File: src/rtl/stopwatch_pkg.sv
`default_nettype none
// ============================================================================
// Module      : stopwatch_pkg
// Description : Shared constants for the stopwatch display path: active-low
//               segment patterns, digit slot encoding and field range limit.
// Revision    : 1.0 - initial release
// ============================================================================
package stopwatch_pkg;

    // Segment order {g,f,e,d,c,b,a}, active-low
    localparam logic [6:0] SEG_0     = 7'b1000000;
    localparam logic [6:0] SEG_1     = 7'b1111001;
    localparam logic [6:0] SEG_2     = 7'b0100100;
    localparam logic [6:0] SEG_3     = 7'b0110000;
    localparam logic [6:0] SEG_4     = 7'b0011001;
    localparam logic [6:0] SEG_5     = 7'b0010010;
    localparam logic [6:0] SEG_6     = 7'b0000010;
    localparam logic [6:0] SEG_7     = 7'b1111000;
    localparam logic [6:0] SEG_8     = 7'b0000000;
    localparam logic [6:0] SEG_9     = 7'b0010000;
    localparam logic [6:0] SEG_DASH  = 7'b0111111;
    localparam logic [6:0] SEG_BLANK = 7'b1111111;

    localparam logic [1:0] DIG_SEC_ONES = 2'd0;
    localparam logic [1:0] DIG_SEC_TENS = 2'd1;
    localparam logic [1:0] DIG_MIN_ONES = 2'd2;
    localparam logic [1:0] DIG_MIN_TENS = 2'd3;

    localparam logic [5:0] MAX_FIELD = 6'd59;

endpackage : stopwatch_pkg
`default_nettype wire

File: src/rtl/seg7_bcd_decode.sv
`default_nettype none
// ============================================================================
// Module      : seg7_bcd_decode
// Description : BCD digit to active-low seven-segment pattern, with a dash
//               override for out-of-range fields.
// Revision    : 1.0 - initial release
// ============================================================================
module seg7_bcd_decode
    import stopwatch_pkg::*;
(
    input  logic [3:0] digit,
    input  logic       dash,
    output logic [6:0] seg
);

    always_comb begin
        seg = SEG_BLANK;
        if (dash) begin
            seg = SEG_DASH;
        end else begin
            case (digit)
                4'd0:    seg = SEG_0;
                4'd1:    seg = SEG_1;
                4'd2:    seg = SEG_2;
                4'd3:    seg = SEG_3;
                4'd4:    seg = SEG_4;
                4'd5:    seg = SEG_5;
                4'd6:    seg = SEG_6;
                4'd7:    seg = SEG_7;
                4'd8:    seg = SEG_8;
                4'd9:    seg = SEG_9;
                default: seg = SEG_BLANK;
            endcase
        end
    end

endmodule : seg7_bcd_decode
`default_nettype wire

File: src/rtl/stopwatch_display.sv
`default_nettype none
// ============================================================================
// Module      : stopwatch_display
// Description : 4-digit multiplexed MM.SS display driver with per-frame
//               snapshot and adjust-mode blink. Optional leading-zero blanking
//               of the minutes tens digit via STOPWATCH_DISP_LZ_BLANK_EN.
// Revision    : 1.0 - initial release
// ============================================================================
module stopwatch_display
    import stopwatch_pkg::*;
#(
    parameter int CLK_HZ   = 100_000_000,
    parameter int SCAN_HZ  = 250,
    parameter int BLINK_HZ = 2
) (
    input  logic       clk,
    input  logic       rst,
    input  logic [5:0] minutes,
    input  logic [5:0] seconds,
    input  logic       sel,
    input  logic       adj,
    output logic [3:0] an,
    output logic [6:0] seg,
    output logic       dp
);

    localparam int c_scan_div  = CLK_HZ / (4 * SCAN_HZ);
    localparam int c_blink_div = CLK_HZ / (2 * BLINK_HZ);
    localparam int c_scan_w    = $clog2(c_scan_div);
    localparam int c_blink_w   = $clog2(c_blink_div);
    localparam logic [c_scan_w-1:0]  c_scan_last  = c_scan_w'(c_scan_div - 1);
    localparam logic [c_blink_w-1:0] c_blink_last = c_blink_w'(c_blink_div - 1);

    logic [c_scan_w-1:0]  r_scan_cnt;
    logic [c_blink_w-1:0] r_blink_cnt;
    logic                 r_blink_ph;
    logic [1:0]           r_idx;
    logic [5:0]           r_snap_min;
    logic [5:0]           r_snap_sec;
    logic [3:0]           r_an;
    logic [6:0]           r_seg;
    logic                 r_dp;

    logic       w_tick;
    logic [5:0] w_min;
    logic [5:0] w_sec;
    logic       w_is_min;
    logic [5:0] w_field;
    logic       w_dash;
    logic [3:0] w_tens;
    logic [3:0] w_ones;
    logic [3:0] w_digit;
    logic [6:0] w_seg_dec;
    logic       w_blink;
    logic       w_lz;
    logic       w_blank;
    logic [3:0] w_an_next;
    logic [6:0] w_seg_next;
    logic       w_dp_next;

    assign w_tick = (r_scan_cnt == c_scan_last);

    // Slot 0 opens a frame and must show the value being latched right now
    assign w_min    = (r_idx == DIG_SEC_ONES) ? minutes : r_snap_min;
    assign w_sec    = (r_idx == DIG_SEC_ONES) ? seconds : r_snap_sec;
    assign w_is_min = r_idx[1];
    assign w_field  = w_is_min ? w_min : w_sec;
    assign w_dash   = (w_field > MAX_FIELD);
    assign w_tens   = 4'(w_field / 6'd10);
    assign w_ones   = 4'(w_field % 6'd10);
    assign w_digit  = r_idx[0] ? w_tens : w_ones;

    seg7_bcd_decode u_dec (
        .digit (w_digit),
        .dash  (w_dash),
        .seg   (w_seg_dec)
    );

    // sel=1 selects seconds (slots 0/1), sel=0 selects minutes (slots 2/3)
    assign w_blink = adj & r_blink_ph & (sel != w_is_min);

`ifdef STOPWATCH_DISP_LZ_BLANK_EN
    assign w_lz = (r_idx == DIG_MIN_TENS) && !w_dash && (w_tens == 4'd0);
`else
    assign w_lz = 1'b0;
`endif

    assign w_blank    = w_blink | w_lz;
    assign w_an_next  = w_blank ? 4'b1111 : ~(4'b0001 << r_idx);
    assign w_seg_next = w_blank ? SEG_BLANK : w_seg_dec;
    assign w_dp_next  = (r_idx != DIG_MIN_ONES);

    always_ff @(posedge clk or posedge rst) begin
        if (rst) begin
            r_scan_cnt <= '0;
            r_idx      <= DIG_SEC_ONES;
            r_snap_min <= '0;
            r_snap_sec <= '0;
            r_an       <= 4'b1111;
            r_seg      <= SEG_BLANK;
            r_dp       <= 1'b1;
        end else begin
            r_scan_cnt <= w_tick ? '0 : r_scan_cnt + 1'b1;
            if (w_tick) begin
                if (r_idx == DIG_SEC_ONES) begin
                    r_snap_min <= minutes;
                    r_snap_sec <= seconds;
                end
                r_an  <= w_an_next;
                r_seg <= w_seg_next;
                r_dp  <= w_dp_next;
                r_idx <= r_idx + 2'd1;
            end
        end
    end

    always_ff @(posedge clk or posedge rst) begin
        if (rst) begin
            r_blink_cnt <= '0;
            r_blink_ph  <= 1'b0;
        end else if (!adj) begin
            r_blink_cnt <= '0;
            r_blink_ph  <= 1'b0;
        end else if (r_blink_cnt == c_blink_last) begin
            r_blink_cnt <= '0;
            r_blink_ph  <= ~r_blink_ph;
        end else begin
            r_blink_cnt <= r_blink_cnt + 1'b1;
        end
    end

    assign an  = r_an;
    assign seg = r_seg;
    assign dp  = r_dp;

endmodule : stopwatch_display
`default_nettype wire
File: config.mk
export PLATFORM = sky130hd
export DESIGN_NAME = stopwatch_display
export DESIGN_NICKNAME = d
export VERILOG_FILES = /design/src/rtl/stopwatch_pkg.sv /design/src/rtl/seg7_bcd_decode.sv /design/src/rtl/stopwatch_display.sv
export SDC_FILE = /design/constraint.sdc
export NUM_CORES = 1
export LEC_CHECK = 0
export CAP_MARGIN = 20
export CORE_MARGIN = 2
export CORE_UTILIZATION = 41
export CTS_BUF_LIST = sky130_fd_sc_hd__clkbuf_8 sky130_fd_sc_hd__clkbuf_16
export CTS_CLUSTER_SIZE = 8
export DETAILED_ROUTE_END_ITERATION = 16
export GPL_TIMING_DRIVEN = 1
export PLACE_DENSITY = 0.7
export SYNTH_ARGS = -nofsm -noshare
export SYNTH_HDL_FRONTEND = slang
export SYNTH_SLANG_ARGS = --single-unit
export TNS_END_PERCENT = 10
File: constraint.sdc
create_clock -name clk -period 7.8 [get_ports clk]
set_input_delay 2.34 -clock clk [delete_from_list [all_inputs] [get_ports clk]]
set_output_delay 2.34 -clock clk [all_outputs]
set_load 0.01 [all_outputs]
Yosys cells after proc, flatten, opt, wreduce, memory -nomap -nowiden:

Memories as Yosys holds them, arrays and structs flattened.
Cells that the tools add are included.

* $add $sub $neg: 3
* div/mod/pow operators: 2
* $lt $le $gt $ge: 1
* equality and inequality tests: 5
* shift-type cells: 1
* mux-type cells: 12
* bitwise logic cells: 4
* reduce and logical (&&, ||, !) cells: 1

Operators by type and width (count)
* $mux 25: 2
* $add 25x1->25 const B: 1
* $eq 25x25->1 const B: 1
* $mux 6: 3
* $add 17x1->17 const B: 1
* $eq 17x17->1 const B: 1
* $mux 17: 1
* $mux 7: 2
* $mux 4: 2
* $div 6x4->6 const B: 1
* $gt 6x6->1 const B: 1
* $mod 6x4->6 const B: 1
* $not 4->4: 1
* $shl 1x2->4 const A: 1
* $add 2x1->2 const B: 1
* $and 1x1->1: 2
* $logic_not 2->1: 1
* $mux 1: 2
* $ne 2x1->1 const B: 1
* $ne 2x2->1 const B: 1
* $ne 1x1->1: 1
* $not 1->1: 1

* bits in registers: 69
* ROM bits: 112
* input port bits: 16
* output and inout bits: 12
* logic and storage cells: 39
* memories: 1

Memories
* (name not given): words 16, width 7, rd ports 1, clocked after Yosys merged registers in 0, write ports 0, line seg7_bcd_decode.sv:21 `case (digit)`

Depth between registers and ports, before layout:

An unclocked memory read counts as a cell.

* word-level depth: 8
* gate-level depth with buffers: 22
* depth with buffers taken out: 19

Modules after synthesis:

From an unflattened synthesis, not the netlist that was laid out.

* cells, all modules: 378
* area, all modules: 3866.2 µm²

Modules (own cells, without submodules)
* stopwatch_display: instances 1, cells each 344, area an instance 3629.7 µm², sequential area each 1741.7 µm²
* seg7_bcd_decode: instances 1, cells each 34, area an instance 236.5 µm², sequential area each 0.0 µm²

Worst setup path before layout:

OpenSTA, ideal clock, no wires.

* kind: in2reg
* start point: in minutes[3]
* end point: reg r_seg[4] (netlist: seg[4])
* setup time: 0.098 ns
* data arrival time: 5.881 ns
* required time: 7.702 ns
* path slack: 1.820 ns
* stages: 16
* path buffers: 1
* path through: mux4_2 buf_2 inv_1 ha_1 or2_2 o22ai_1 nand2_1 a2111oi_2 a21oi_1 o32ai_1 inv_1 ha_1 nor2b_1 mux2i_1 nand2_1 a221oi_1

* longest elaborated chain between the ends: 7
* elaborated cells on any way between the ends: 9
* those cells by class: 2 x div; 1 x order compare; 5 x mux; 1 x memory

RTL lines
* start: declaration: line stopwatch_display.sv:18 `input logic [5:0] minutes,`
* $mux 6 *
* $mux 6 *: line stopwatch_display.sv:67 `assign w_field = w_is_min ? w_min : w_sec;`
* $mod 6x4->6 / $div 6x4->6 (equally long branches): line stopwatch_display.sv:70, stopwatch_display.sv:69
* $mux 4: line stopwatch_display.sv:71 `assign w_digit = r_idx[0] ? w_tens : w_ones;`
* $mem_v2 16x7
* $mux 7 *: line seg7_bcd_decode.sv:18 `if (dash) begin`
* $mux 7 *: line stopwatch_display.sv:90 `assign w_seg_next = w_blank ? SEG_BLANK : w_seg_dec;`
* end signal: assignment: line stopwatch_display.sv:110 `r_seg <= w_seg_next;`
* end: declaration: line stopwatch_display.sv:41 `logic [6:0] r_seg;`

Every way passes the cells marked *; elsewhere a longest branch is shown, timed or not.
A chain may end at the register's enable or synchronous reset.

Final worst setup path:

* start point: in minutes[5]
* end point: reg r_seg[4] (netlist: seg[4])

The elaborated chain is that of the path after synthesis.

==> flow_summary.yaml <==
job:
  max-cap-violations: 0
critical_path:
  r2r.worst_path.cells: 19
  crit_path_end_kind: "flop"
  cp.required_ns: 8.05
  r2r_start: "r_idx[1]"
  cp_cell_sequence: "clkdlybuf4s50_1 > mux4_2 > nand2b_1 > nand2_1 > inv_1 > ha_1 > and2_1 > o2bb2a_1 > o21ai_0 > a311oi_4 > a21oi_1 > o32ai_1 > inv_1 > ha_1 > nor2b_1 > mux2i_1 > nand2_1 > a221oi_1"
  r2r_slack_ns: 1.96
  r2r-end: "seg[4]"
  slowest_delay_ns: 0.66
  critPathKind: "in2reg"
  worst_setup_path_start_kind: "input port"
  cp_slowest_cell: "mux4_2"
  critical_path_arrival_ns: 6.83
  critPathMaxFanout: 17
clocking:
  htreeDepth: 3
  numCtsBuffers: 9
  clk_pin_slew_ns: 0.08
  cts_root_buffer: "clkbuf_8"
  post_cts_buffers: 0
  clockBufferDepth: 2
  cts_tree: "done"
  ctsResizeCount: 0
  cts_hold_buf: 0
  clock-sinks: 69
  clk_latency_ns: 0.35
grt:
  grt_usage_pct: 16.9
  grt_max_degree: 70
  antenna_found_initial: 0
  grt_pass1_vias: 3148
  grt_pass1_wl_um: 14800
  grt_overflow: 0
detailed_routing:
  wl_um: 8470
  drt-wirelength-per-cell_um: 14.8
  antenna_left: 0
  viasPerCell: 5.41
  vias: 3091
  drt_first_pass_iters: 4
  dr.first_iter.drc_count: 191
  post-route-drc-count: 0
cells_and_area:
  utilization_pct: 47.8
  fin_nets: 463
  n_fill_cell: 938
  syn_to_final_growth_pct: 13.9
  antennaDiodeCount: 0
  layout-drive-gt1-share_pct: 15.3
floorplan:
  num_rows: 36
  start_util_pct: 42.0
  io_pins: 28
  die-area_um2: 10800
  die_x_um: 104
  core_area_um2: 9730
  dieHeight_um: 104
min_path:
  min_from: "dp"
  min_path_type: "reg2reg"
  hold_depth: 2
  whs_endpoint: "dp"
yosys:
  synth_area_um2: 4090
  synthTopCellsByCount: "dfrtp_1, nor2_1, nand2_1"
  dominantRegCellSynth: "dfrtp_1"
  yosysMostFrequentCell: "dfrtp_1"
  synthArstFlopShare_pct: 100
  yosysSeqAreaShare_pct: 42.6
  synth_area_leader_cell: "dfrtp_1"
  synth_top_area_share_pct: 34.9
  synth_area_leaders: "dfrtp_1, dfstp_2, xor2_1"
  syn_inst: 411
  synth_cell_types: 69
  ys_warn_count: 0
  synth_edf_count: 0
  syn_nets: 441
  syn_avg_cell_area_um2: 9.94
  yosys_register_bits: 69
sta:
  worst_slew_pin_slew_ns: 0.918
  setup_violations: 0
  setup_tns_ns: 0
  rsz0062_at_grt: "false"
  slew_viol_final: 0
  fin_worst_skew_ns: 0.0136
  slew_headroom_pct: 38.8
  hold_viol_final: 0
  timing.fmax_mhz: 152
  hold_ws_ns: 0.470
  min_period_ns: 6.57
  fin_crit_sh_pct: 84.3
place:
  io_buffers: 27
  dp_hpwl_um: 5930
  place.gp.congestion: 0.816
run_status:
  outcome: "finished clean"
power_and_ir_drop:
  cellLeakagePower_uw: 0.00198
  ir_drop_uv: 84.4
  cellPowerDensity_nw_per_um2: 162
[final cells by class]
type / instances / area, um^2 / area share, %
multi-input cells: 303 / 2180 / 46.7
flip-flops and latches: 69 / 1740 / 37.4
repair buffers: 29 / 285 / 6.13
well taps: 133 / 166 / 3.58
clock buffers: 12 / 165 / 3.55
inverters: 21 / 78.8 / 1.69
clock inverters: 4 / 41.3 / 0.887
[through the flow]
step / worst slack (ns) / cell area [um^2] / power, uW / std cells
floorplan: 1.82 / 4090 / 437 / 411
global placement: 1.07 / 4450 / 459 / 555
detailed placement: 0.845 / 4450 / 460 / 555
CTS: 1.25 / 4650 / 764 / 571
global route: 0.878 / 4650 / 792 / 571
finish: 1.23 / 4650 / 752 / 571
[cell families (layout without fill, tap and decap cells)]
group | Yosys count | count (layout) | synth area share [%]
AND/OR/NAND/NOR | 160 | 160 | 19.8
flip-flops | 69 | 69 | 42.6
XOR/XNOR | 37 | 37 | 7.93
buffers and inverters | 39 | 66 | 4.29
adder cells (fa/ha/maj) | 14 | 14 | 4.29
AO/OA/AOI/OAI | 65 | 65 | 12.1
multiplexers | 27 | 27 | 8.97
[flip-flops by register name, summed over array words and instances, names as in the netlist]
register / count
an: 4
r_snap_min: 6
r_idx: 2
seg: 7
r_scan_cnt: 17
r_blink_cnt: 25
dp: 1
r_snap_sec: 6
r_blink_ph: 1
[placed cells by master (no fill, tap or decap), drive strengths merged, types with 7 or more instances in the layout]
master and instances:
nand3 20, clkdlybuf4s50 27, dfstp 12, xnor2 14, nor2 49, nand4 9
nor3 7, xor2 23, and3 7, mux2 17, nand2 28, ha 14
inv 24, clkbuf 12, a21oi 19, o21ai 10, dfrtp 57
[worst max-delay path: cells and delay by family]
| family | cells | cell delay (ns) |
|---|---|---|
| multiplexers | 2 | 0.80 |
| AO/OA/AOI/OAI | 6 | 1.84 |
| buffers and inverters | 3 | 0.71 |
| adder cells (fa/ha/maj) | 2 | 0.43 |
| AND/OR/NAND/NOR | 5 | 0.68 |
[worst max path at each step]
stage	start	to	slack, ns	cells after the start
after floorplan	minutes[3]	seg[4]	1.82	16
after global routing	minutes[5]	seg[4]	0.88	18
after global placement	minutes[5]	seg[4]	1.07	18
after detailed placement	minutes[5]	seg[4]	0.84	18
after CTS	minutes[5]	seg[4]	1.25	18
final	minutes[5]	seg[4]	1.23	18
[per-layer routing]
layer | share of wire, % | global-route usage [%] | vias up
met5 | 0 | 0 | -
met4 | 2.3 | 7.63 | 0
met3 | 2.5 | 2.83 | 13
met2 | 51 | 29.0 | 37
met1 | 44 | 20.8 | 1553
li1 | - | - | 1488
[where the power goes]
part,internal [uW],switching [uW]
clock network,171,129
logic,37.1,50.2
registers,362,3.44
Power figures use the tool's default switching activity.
######
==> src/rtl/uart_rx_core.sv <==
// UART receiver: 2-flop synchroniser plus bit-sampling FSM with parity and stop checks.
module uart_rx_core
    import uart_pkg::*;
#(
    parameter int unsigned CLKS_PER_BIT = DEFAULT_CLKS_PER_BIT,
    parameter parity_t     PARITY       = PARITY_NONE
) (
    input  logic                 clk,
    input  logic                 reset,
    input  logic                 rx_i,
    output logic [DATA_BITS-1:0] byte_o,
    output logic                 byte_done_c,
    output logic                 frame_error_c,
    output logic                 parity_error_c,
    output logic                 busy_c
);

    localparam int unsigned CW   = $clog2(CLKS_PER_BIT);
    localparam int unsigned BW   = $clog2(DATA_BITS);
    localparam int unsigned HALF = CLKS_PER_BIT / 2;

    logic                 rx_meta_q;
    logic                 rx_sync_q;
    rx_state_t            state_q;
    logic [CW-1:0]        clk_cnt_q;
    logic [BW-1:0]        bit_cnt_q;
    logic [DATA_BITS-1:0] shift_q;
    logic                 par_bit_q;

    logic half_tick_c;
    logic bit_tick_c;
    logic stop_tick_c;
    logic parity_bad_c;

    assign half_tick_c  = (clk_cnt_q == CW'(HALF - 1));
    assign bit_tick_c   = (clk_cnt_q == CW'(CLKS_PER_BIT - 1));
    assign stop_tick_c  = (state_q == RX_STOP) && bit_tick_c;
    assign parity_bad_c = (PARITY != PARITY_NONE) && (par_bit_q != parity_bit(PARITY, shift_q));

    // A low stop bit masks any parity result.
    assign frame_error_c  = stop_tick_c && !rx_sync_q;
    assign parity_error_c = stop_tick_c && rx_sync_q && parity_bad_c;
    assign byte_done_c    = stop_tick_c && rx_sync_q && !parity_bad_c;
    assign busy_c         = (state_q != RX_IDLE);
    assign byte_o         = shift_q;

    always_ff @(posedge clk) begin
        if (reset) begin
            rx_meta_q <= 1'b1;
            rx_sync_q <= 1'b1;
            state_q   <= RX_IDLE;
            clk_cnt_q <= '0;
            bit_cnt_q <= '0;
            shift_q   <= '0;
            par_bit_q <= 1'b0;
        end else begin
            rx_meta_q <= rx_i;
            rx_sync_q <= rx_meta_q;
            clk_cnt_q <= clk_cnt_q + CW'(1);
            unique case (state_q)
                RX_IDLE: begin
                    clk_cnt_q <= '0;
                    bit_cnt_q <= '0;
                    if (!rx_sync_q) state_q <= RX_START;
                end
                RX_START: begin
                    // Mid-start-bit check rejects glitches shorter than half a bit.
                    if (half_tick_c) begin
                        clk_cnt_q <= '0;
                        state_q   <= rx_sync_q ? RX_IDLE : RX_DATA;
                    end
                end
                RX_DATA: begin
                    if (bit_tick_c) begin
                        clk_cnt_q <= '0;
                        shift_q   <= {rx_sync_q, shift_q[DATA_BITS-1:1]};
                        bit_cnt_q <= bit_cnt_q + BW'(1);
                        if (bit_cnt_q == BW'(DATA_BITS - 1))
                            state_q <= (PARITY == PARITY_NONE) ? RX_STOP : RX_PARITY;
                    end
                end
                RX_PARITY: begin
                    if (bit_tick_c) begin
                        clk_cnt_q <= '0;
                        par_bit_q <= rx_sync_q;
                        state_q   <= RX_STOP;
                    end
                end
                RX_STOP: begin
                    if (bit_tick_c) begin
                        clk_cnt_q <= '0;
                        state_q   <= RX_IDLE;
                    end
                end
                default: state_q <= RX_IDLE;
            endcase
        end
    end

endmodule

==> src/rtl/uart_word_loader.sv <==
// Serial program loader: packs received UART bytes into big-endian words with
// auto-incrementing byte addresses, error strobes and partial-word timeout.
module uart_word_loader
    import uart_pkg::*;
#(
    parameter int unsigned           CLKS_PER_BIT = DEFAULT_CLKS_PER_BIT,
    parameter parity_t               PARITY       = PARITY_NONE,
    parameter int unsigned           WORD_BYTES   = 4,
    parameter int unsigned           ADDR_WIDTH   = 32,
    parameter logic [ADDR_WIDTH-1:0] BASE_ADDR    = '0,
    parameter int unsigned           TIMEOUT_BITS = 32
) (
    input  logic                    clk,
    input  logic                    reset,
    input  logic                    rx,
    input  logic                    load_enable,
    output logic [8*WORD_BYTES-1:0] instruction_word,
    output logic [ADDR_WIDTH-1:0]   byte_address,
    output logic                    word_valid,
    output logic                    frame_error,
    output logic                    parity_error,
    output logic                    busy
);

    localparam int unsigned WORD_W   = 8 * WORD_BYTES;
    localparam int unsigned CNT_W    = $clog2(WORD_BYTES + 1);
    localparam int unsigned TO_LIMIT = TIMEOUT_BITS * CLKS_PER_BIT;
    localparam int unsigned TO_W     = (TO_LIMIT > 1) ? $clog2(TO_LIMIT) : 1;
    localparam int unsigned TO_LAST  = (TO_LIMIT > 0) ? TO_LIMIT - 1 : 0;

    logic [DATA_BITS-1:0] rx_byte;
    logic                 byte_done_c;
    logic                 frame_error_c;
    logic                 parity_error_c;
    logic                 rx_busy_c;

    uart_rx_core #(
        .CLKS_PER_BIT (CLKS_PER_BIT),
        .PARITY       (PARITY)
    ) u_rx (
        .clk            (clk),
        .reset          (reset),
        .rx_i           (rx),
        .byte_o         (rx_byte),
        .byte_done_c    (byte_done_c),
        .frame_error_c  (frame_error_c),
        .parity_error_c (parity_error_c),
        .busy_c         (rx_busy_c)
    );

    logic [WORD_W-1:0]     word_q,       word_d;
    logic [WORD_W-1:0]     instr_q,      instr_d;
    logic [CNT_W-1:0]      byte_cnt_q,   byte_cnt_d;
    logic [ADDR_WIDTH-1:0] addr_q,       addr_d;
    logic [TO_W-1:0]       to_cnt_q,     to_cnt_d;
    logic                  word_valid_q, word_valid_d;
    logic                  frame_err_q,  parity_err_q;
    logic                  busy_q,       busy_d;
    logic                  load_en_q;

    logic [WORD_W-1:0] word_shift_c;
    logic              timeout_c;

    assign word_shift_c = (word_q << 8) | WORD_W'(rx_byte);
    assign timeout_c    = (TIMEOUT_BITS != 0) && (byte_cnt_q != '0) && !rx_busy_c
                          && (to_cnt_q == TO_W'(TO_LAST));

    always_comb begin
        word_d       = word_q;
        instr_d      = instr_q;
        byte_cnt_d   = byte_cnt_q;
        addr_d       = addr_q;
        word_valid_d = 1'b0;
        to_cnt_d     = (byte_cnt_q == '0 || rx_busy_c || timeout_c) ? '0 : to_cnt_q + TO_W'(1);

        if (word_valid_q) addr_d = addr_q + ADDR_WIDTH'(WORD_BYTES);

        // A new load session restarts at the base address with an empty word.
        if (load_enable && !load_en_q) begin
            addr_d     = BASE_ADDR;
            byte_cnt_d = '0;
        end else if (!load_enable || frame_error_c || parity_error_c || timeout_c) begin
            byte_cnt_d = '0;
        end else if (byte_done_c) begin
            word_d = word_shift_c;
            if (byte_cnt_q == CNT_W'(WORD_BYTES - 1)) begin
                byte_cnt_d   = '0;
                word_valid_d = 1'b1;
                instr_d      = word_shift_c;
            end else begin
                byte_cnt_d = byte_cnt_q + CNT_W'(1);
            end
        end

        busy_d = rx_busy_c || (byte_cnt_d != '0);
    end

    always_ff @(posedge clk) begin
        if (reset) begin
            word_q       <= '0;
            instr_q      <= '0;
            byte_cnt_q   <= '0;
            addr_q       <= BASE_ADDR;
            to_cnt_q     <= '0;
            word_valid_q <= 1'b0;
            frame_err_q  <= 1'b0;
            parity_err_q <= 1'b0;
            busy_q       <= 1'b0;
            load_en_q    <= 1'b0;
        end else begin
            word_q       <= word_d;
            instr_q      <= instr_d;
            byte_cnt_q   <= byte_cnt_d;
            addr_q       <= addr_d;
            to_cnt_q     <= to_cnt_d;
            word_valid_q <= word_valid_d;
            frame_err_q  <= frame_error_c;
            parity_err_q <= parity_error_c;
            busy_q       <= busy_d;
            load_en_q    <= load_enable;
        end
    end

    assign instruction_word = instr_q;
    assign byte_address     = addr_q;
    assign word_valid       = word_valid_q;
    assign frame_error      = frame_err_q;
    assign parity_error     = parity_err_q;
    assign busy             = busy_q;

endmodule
######
EXERCISE GOAL: From the line containing "File: src/rtl/stopwatch_pkg.sv" down to the line containing "display path: active-low" in the material above, reproduce every line exactly, including the two end lines.

OUTPUT OF THE TASK:
File: src/rtl/stopwatch_pkg.sv
`default_nettype none
// ============================================================================
// Module      : stopwatch_pkg
// Description : Shared constants for the stopwatch display path: active-low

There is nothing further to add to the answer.